→ **PROBLEM DESCRIPTION**: Search the records for the word "sequential". Copy every line where it appears.

*** DATA IN THIS EXERCISE ***

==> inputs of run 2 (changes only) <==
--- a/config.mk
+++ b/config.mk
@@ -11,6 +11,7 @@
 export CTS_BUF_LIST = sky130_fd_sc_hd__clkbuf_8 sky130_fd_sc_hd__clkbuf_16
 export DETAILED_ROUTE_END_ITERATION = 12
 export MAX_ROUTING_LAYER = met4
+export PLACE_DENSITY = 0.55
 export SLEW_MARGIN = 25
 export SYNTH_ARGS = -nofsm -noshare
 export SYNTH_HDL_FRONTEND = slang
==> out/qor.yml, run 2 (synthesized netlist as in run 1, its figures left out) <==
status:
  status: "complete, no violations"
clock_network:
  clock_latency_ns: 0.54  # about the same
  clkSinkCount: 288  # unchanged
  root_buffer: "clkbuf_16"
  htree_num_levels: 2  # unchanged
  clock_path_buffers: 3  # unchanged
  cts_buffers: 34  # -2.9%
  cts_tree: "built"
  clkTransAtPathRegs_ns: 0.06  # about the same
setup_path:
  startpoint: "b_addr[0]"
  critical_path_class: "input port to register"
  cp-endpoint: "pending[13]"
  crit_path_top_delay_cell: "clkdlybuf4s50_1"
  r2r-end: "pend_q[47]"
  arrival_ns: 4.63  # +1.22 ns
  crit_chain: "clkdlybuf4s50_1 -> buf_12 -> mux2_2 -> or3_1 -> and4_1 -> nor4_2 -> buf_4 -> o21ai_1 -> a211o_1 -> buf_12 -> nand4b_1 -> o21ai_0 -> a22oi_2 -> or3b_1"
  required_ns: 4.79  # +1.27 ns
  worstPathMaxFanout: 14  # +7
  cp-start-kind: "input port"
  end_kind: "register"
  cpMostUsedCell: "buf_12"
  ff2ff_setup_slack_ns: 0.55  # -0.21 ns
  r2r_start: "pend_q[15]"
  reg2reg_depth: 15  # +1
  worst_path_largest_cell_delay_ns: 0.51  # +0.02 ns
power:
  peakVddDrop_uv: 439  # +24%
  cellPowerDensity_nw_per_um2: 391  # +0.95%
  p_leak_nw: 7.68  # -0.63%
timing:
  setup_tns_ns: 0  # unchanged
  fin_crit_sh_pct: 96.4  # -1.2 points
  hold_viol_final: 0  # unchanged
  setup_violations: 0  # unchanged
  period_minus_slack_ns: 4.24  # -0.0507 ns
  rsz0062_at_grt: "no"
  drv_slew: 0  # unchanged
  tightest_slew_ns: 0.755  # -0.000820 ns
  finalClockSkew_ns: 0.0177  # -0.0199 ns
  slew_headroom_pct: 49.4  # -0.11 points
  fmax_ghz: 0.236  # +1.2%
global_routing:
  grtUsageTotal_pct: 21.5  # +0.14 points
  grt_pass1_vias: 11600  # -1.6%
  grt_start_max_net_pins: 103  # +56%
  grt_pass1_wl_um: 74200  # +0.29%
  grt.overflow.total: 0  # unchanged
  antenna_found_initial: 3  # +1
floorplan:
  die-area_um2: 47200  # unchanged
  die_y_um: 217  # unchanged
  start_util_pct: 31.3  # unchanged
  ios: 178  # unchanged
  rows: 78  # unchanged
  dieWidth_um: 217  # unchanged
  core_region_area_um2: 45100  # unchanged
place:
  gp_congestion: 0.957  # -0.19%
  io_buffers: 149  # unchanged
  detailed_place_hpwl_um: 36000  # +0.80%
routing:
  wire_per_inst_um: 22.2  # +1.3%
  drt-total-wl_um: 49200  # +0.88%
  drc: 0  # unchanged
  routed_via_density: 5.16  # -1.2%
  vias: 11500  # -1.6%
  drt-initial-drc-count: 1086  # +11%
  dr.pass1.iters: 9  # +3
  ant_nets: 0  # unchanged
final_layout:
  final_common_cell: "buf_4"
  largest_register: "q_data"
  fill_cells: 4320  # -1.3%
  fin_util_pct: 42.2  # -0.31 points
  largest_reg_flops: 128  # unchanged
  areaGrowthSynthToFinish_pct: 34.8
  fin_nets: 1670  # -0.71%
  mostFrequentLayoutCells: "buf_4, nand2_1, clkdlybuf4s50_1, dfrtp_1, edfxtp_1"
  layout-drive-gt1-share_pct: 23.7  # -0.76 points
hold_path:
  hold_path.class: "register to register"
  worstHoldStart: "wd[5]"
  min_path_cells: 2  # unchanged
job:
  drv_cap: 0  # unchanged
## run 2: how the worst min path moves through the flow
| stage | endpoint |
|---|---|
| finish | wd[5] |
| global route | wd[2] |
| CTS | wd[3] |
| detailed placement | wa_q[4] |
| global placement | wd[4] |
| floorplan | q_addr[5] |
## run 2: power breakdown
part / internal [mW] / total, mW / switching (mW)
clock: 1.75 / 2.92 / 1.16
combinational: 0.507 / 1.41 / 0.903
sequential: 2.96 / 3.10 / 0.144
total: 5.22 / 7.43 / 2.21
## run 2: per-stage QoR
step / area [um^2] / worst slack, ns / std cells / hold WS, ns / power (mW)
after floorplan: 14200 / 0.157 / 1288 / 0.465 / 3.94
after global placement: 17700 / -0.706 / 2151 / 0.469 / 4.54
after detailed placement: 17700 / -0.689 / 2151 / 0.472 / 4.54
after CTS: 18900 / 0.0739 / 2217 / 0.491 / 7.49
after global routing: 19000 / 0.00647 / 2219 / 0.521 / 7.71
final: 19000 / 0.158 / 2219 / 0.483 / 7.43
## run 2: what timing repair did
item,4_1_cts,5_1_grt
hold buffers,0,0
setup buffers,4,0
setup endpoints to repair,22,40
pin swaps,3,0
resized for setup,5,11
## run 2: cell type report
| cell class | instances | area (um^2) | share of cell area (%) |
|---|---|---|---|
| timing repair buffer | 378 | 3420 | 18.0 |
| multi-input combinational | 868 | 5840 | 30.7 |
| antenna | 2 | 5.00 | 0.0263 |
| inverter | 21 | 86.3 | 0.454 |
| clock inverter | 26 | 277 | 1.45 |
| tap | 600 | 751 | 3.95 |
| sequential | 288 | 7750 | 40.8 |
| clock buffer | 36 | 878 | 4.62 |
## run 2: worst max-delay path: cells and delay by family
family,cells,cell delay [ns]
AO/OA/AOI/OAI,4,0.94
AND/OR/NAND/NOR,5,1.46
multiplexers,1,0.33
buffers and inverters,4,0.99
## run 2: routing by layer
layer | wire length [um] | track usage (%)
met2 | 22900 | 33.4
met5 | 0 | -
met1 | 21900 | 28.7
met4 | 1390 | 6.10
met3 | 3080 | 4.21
`src/rtl/pipe_hazard_ctrl_if.sv`:
```
// rtl/pipe_hazard_ctrl_if.sv - hazard observation inputs and pipeline-register control strobes
interface pipe_hazard_ctrl_if;
  // ID-stage operand usage
  logic [4:0] id_rs;
  logic [4:0] id_rt;
  logic       id_uses_rs;
  logic       id_uses_rt;
  // EX-stage load and branch resolution
  logic       ex_mem_read;
  logic [4:0] ex_regd;
  logic       branch_taken_ex;
  // MEM-stage data-memory handshake
  logic       mem_req;
  logic       dmem_ack;
  // WB-stage jr resolution
  logic       jr_wb;
  // register load enables
  logic       pc_en;
  logic       ifid_en;
  logic       idex_en;
  logic       exmem_en;
  logic       memwb_en;
  // bubble injection, each overrides the matching enable
  logic       ifid_flush;
  logic       idex_flush;
  logic       exmem_flush;
  logic       memwb_flush;
  // PC source, memory cancel and fatal status
  logic       pc_sel_jr;
  logic       mem_kill;
  logic       mem_err;

  // pipeline side: reports hazards, consumes strobes
  modport master (
    output id_rs, id_rt, id_uses_rs, id_uses_rt,
    output ex_mem_read, ex_regd, branch_taken_ex,
    output mem_req, dmem_ack, jr_wb,
    input  pc_en, ifid_en, idex_en, exmem_en, memwb_en,
    input  ifid_flush, idex_flush, exmem_flush, memwb_flush,
    input  pc_sel_jr, mem_kill, mem_err
  );

  // controller side: observes hazards, drives strobes
  modport slave (
    input  id_rs, id_rt, id_uses_rs, id_uses_rt,
    input  ex_mem_read, ex_regd, branch_taken_ex,
    input  mem_req, dmem_ack, jr_wb,
    output pc_en, ifid_en, idex_en, exmem_en, memwb_en,
    output ifid_flush, idex_flush, exmem_flush, memwb_flush,
    output pc_sel_jr, mem_kill, mem_err
  );
endinterface

```
`src/rtl/pipe_hazard_ctrl.sv`:
```
// rtl/pipe_hazard_ctrl.sv - five-stage stall/flush sequencer; optional counters under PIPE_HAZARD_PERF_CNT_EN
module pipe_hazard_ctrl #(
  parameter int MEM_TIMEOUT = 16
) (
  input  logic                clk,
  input  logic                rst,
  pipe_hazard_ctrl_if.slave   hz
`ifdef PIPE_HAZARD_PERF_CNT_EN
  ,
  output logic [31:0]         stall_cycles,
  output logic [15:0]         flush_events
`endif
);

  // wait counter must hold MEM_TIMEOUT itself; a zero timeout still needs one bit
  localparam int CNT_W = (MEM_TIMEOUT < 1) ? 1 : $clog2(MEM_TIMEOUT + 1);
  localparam logic [CNT_W-1:0] TIMEOUT_VAL = CNT_W'(MEM_TIMEOUT);
  localparam logic [CNT_W-1:0] CNT_ONE     = CNT_W'(1);
  localparam logic [CNT_W-1:0] CNT_MAX     = {CNT_W{1'b1}};
  localparam bit               TIMEOUT_ON  = (MEM_TIMEOUT != 0);

  typedef enum logic [1:0] {
    ST_RUN      = 2'd0,
    ST_MEM_WAIT = 2'd1,
    ST_HALT     = 2'd2
  } state_t;

  state_t           state;
  logic [CNT_W-1:0] wait_cnt;
  logic             mem_err_q;

  logic load_use;
  logic rs_hit;
  logic rt_hit;
  logic mem_stall_req;
  logic timeout_hit;

  logic pc_en;
  logic ifid_en;
  logic idex_en;
  logic exmem_en;
  logic memwb_en;
  logic ifid_flush;
  logic idex_flush;
  logic exmem_flush;
  logic memwb_flush;
  logic pc_sel_jr;
  logic mem_kill;

  // hazard detection on the raw stage inputs
  always_comb begin
    rs_hit        = hz.id_uses_rs && (hz.id_rs == hz.ex_regd);
    rt_hit        = hz.id_uses_rt && (hz.id_rt == hz.ex_regd);
    // r0 is hardwired, so a load targeting it can never create a dependency
    load_use      = hz.ex_mem_read && (hz.ex_regd != 5'd0) && (rs_hit || rt_hit);
    mem_stall_req = hz.mem_req && !hz.dmem_ack;
    timeout_hit   = TIMEOUT_ON && (wait_cnt == TIMEOUT_VAL);
  end

  // Mealy strobe generation from current state and current hazards
  always_comb begin
    pc_en       = 1'b1;
    ifid_en     = 1'b1;
    idex_en     = 1'b1;
    exmem_en    = 1'b1;
    memwb_en    = 1'b1;
    ifid_flush  = 1'b0;
    idex_flush  = 1'b0;
    exmem_flush = 1'b0;
    memwb_flush = 1'b0;
    pc_sel_jr   = 1'b0;
    mem_kill    = 1'b0;
    if (rst) begin
      pc_en    = 1'b0;
      ifid_en  = 1'b0;
      idex_en  = 1'b0;
      exmem_en = 1'b0;
      memwb_en = 1'b0;
    end else begin
      case (state)
        ST_RUN: begin
          if (hz.jr_wb) begin
            // jr squashes every younger instruction, including a pending memory access
            pc_sel_jr   = 1'b1;
            ifid_flush  = 1'b1;
            idex_flush  = 1'b1;
            exmem_flush = 1'b1;
            memwb_flush = 1'b1;
            mem_kill    = 1'b1;
          end else if (mem_stall_req) begin
            pc_en       = 1'b0;
            ifid_en     = 1'b0;
            idex_en     = 1'b0;
            exmem_en    = 1'b0;
            memwb_flush = 1'b1;
          end else if (hz.branch_taken_ex) begin
            ifid_flush = 1'b1;
            idex_flush = 1'b1;
          end else if (load_use) begin
            pc_en      = 1'b0;
            ifid_en    = 1'b0;
            idex_flush = 1'b1;
          end
        end
        ST_MEM_WAIT: begin
          // the ack cycle releases the pipeline with plain defaults; held hazards re-evaluate next cycle
          if (!hz.dmem_ack) begin
            pc_en       = 1'b0;
            ifid_en     = 1'b0;
            idex_en     = 1'b0;
            exmem_en    = 1'b0;
            memwb_flush = 1'b1;
          end
        end
        ST_HALT: begin
          pc_en    = 1'b0;
          ifid_en  = 1'b0;
          idex_en  = 1'b0;
          exmem_en = 1'b0;
          memwb_en = 1'b0;
          mem_kill = 1'b1;
        end
        default: begin
          pc_en    = 1'b0;
          ifid_en  = 1'b0;
          idex_en  = 1'b0;
          exmem_en = 1'b0;
          memwb_en = 1'b0;
          mem_kill = 1'b1;
        end
      endcase
    end
  end

  // sequencer state, memory-wait counter and sticky timeout flag
  always_ff @(posedge clk) begin
    if (rst) begin
      state     <= ST_RUN;
      wait_cnt  <= '0;
      mem_err_q <= 1'b0;
    end else begin
      case (state)
        ST_RUN: begin
          if (!hz.jr_wb && mem_stall_req) begin
            state    <= ST_MEM_WAIT;
            wait_cnt <= CNT_ONE;
          end else begin
            wait_cnt <= '0;
          end
        end
        ST_MEM_WAIT: begin
          if (hz.dmem_ack) begin
            state    <= ST_RUN;
            wait_cnt <= '0;
          end else if (timeout_hit) begin
            state     <= ST_HALT;
            mem_err_q <= 1'b1;
          end else if (wait_cnt != CNT_MAX) begin
            // saturation only matters when the timeout is disabled
            wait_cnt <= wait_cnt + CNT_ONE;
          end
        end
        ST_HALT: begin
          state <= ST_HALT;
        end
        default: begin
          state <= ST_HALT;
        end
      endcase
    end
  end

  // drive the interface; mem_err is masked while reset is held
  always_comb begin
    hz.pc_en       = pc_en;
    hz.ifid_en     = ifid_en;
    hz.idex_en     = idex_en;
    hz.exmem_en    = exmem_en;
    hz.memwb_en    = memwb_en;
    hz.ifid_flush  = ifid_flush;
    hz.idex_flush  = idex_flush;
    hz.exmem_flush = exmem_flush;
    hz.memwb_flush = memwb_flush;
    hz.pc_sel_jr   = pc_sel_jr;
    hz.mem_kill    = mem_kill;
    hz.mem_err     = mem_err_q && !rst;
  end

`ifdef PIPE_HAZARD_PERF_CNT_EN
  logic any_flush;
  logic stalling;

  // classify the current cycle for the performance counters
  always_comb begin
    any_flush = ifid_flush || idex_flush || exmem_flush || memwb_flush;
    stalling  = !pc_en && ((state == ST_RUN) || (state == ST_MEM_WAIT));
  end

  // saturating stall-cycle and flush-event counters
  always_ff @(posedge clk) begin
    if (rst) begin
      stall_cycles <= '0;
      flush_events <= '0;
    end else begin
      if (stalling && (stall_cycles != 32'hFFFF_FFFF)) begin
        stall_cycles <= stall_cycles + 32'd1;
      end
      if (any_flush && (flush_events != 16'hFFFF)) begin
        flush_events <= flush_events + 16'd1;
      end
    end
  end
`endif

endmodule

```
`src/flat_wrapper.sv`:
```
// flat-port wrapper written by rule: the top's interface ports become plain ports
module pipe_hazard_ctrl_flat 
#(
  parameter int MEM_TIMEOUT = 16
)
  (clk, rst, hz_id_rs, hz_id_rt, hz_id_uses_rs, hz_id_uses_rt, hz_ex_mem_read, hz_ex_regd, hz_branch_taken_ex, hz_mem_req, hz_dmem_ack, hz_jr_wb, hz_pc_en, hz_ifid_en, hz_idex_en, hz_exmem_en, hz_memwb_en, hz_ifid_flush, hz_idex_flush, hz_exmem_flush, hz_memwb_flush, hz_pc_sel_jr, hz_mem_kill, hz_mem_err);
  pipe_hazard_ctrl_if hz_i ();
  input  logic clk;
  input  logic rst;
  input wire logic [$bits(hz_i.id_rs)-1:0] hz_id_rs;
  input wire logic [$bits(hz_i.id_rt)-1:0] hz_id_rt;
  input wire logic [$bits(hz_i.id_uses_rs)-1:0] hz_id_uses_rs;
  input wire logic [$bits(hz_i.id_uses_rt)-1:0] hz_id_uses_rt;
  input wire logic [$bits(hz_i.ex_mem_read)-1:0] hz_ex_mem_read;
  input wire logic [$bits(hz_i.ex_regd)-1:0] hz_ex_regd;
  input wire logic [$bits(hz_i.branch_taken_ex)-1:0] hz_branch_taken_ex;
  input wire logic [$bits(hz_i.mem_req)-1:0] hz_mem_req;
  input wire logic [$bits(hz_i.dmem_ack)-1:0] hz_dmem_ack;
  input wire logic [$bits(hz_i.jr_wb)-1:0] hz_jr_wb;
  output wire logic [$bits(hz_i.pc_en)-1:0] hz_pc_en;
  output wire logic [$bits(hz_i.ifid_en)-1:0] hz_ifid_en;
  output wire logic [$bits(hz_i.idex_en)-1:0] hz_idex_en;
  output wire logic [$bits(hz_i.exmem_en)-1:0] hz_exmem_en;
  output wire logic [$bits(hz_i.memwb_en)-1:0] hz_memwb_en;
  output wire logic [$bits(hz_i.ifid_flush)-1:0] hz_ifid_flush;
  output wire logic [$bits(hz_i.idex_flush)-1:0] hz_idex_flush;
  output wire logic [$bits(hz_i.exmem_flush)-1:0] hz_exmem_flush;
  output wire logic [$bits(hz_i.memwb_flush)-1:0] hz_memwb_flush;
  output wire logic [$bits(hz_i.pc_sel_jr)-1:0] hz_pc_sel_jr;
  output wire logic [$bits(hz_i.mem_kill)-1:0] hz_mem_kill;
  output wire logic [$bits(hz_i.mem_err)-1:0] hz_mem_err;
  assign hz_i.id_rs = hz_id_rs;
  assign hz_i.id_rt = hz_id_rt;
  assign hz_i.id_uses_rs = hz_id_uses_rs;
  assign hz_i.id_uses_rt = hz_id_uses_rt;
  assign hz_i.ex_mem_read = hz_ex_mem_read;
  assign hz_i.ex_regd = hz_ex_regd;
  assign hz_i.branch_taken_ex = hz_branch_taken_ex;
  assign hz_i.mem_req = hz_mem_req;
  assign hz_i.dmem_ack = hz_dmem_ack;
  assign hz_i.jr_wb = hz_jr_wb;
  assign hz_pc_en = hz_i.pc_en;
  assign hz_ifid_en = hz_i.ifid_en;
  assign hz_idex_en = hz_i.idex_en;
  assign hz_exmem_en = hz_i.exmem_en;
  assign hz_memwb_en = hz_i.memwb_en;
  assign hz_ifid_flush = hz_i.ifid_flush;
  assign hz_idex_flush = hz_i.idex_flush;
  assign hz_exmem_flush = hz_i.exmem_flush;
  assign hz_memwb_flush = hz_i.memwb_flush;
  assign hz_pc_sel_jr = hz_i.pc_sel_jr;
  assign hz_mem_kill = hz_i.mem_kill;
  assign hz_mem_err = hz_i.mem_err;
  pipe_hazard_ctrl #(.MEM_TIMEOUT(MEM_TIMEOUT)) u_core (.clk(clk), .rst(rst), .hz(hz_i));
endmodule
```
File: src/rtl/seq_det_sched.sv
// seq_det_sched: round-robin sharing of one serial 1011 Mealy detector between two word requesters
module seq_det_sched #(
    parameter int DATA_W = 8,
    parameter int CNT_W  = 4
) (
    input  logic              clk,
    input  logic              rst,
    input  logic [1:0]        req_valid,
    input  logic [DATA_W-1:0] req_data0,
    input  logic [DATA_W-1:0] req_data1,
    output logic [1:0]        req_ready,
    output logic              det_bit,
    output logic              det_clr,
    input  logic              det_hit,
    output logic              rsp_valid,
    output logic              rsp_id,
    output logic [CNT_W-1:0]  rsp_count,
    input  logic              rsp_ready
);
    localparam int BW = DATA_W > 1 ? $clog2(DATA_W) : 1;

    typedef enum logic [1:0] {IDLE, CLR, SHIFT, RESP} state_t;

    state_t            state, state_nx;
    logic              rr_ptr;
    logic [DATA_W-1:0] shreg;
    logic [BW-1:0]     bit_cnt;
    logic [CNT_W-1:0]  hit_cnt;
    logic              any_req, gnt, last_bit;

    assign any_req  = |req_valid;
    assign gnt      = &req_valid ? rr_ptr : req_valid[1];
    assign last_bit = bit_cnt == BW'(DATA_W - 1);

    // state register
    always_ff @(posedge clk) begin
        if (rst) state <= IDLE;
        else     state <= state_nx;
    end

    // next-state: one clear cycle, DATA_W shift cycles, then hold the response until taken
    always_comb begin
        state_nx = IDLE;
        case (state)
            IDLE:    state_nx = any_req ? CLR : IDLE;
            CLR:     state_nx = SHIFT;
            SHIFT:   state_nx = last_bit ? RESP : SHIFT;
            RESP:    state_nx = rsp_ready ? IDLE : RESP;
            default: state_nx = IDLE;
        endcase
    end

    // outputs: reset forces the detector into clear and silences both handshakes at once
    always_comb begin
        req_ready = (!rst && state == IDLE && any_req) ? (gnt ? 2'b10 : 2'b01) : 2'b00;
        det_clr   = rst || state == CLR;
        det_bit   = !rst && state == SHIFT && shreg[DATA_W-1];
        rsp_valid = !rst && state == RESP;
        rsp_count = hit_cnt;
    end

    // datapath: load the granted word, shift it MSB-first and count saturating hits
    always_ff @(posedge clk) begin
        if (rst) begin
            rr_ptr  <= 1'b0;
            shreg   <= '0;
            bit_cnt <= '0;
            hit_cnt <= '0;
            rsp_id  <= 1'b0;
        end else begin
            case (state)
                IDLE: if (any_req) begin
                    shreg   <= gnt ? req_data1 : req_data0;
                    rsp_id  <= gnt;
                    hit_cnt <= '0;
                    rr_ptr  <= ~gnt;
                end
                CLR: bit_cnt <= '0;
                SHIFT: begin
                    shreg   <= shreg << 1;
                    bit_cnt <= bit_cnt + BW'(1);
                    if (det_hit && hit_cnt != '1) hit_cnt <= hit_cnt + CNT_W'(1);
                end
                default: ;
            endcase
        end
    end
endmodule
File: config.mk
export PLATFORM = sky130hd
export DESIGN_NAME = seq_det_sched
export DESIGN_NICKNAME = d
export VERILOG_FILES = /design/src/rtl/seq_det_sched.sv
export SDC_FILE = /design/constraint.sdc
export NUM_CORES = 1
export LEC_CHECK = 0
export CORE_ASPECT_RATIO = 0.75
export CORE_MARGIN = 4
export CORE_UTILIZATION = 47
export CTS_BUF_LIST = sky130_fd_sc_hd__clkbuf_8 sky130_fd_sc_hd__clkbuf_16
export DETAILED_ROUTE_END_ITERATION = 8
export PLACE_DENSITY_LB_ADDON = 0.05
export SLEW_MARGIN = 30
export SYNTH_ARGS = -nofsm -noshare
export SYNTH_HDL_FRONTEND = slang
export SYNTH_SLANG_ARGS = --single-unit
export TNS_END_PERCENT = 5
File: constraint.sdc
create_clock -name clk -period 2.1 [get_ports clk]
set_input_delay 0.42 -clock clk [delete_from_list [all_inputs] [get_ports clk]]
set_output_delay 0.42 -clock clk [all_outputs]
set_load 0.01 [all_outputs]
==> impl_metrics.csv <==
group,metric,value,unit
yosys,synth_top_area_frac,0.333,
yosys,synth_area,1140,µm²
timing,final.min_clock_period,1.96,ns
cts,cts_tree,"done",
timing,fin_crit_sh,0.934,
timing,drv_slew,0,
setup_path,cpPeakStageDelay,0.43,ns
power,sw_frac_of_total,0.310,
power,internal_power,0.701,mW
global_routing,grt_pass1_wl,4.62,mm
floorplan,die-area,3290,µm²
floorplan,row_count,15,
timing,setup_viol,0,
placed_design,portBuffers,31,
setup_path,startpoint,"rst",
yosys,synth_area_leaders,"dfxtp_1 (33%), ha_1 (8.8%), a21oi_1 (6.6%)",
cts,cts.clk_slew.worst_paths,0.07,ns
yosys,synth_area_per_cell,8.65,µm²
setup_path,r2r_start,"state[0]$_SDFF_PP0_",
floorplan,die_x,64.9,µm
timing,rsz0062_at_grt,"no",
power,p_seq_frac,0.414,
route,viasPerCell,5.49,
timing,max-slew-margin-rel,0.630,
route,wire_per_inst,13.3,µm
setup_path,path_cells,"clkdlybuf4s50_1 -> buf_4 -> or2_1 -> dlygate4sd2_1",
power,powerDensity,638,nW/µm²
route,drt_iter0_drc,105,
cts,clock_latency,0.26,ns
cts,clock_path_buffers,2,
flow_run,cap_violations,0,
setup_path,crit_family,"buffers and inverters",
setup_path,endpoint,"det_clr",
timing,skew,0.000672,ns
cells_and_area,post-route-util,0.690,
worst_hold_path,worstHoldStart,"shreg[0]$_SDFFE_PP0P_",
setup_path,criticalPathCategory,"primary input to primary output",
route,drt-pass1-iter-count,4,
setup_path,arrival,1.54,ns
yosys,synth-seq-area-share,0.333,
power,p_leak,0.637,nW
floorplan,core-area,2310,µm²
timing,worst_slew_pin_slew,0.556,ns
cts,postCtsResizedCells,5,
cts,cts.sinks,19,
yosys,synth_largest_area_cell,"dfxtp_1",
setup_path,crit_cells,4,
setup_path,r2r_slack,0.17,ns
yosys,synth_commonest_cells,"dfxtp_1 (19), a21oi_1 (15), a21boi_0 (8), ha_1 (8), o21ai_0 (8)",
cts,postCtsSetupBuffers,0,
cells_and_area,multiInputGateArea,699,µm²
placed_design,dp_hpwl,2.20,mm
placed_design,dp_cells,203,
setup_path,critPathBufInv,3,
yosys,syn_nets,162,
timing,fmax,510,MHz
cells_and_area,regArea,380,µm²
power,p_comb_frac,0.338,
power,p_sw,0.316,mW
cells_and_area,syn_to_final_growth,39.4,%
cells_and_area,final.fill_count,197,
yosys,yosysMostFrequentCell,"dfxtp_1",
power,pwr-share-clk,0.248,
yosys,synth_edf_count,0,
route,drt-total-wl,2.75,mm
route,vias,1137,
yosys,yosys_warnings,0,
cells_and_area,fin_nets,204,
yosys,synthCells,132,
power,ir_worst_vdd,583,µV
floorplan,start_util,0.495,
setup_path,crit_path_top_delay_cell,"clkdlybuf4s50_1",
global_routing,grtUsageTotal,0.177,
placed_design,gp_congestion,0.894,
route,drc,0,
global_routing,gr-total-overflow,0,
run_status,status,"complete, no violations",
yosys,yosys.cell_types.count,39,
yosys,synthArstFlopShare,0,
setup_path,rr_worst_depth,7,
global_routing,antenna_found_initial,0,
yosys,ys.flop_type,"dfxtp_1",
setup_path,r2r_end,"rsp_count[3]$_SDFFE_PP0P_",
floorplan,die_height,50.7,µm
setup_path,critPathMaxFanout,8,
yosys,synth-seq-cells,19,
timing,timing.final.hold_violations,0,
global_routing,grt_max_degree,17,
cells_and_area,final_cells,207,
power,power,1.02,mW
cells_and_area,diodes,0,
worst_hold_path,hold_class,"register to register",
cts,cts_buffers,3,
route,ant_nets,0,
floorplan,ioPinCount,32,
cts,htree_levels,1,
cells_and_area,final_layout_size_suffix_gt1_frac,0.156,
timing,setup_tns,0,ns
cts,cts_root_buf,"clkbuf_8",
setup_path,cp-start-kind,"primary input",
setup_path,critPathCaptureType,"primary output",
global_routing,grt_pass1_vias,1060,
setup_path,worstPathRequired,1.68,ns
cts,holdBufCountCts,0,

*** End of DATA IN THIS EXERCISE ***

→ **REPLY**:
sequential: 2.96 / 3.10 / 0.144
| sequential | 288 | 7750 | 40.8 |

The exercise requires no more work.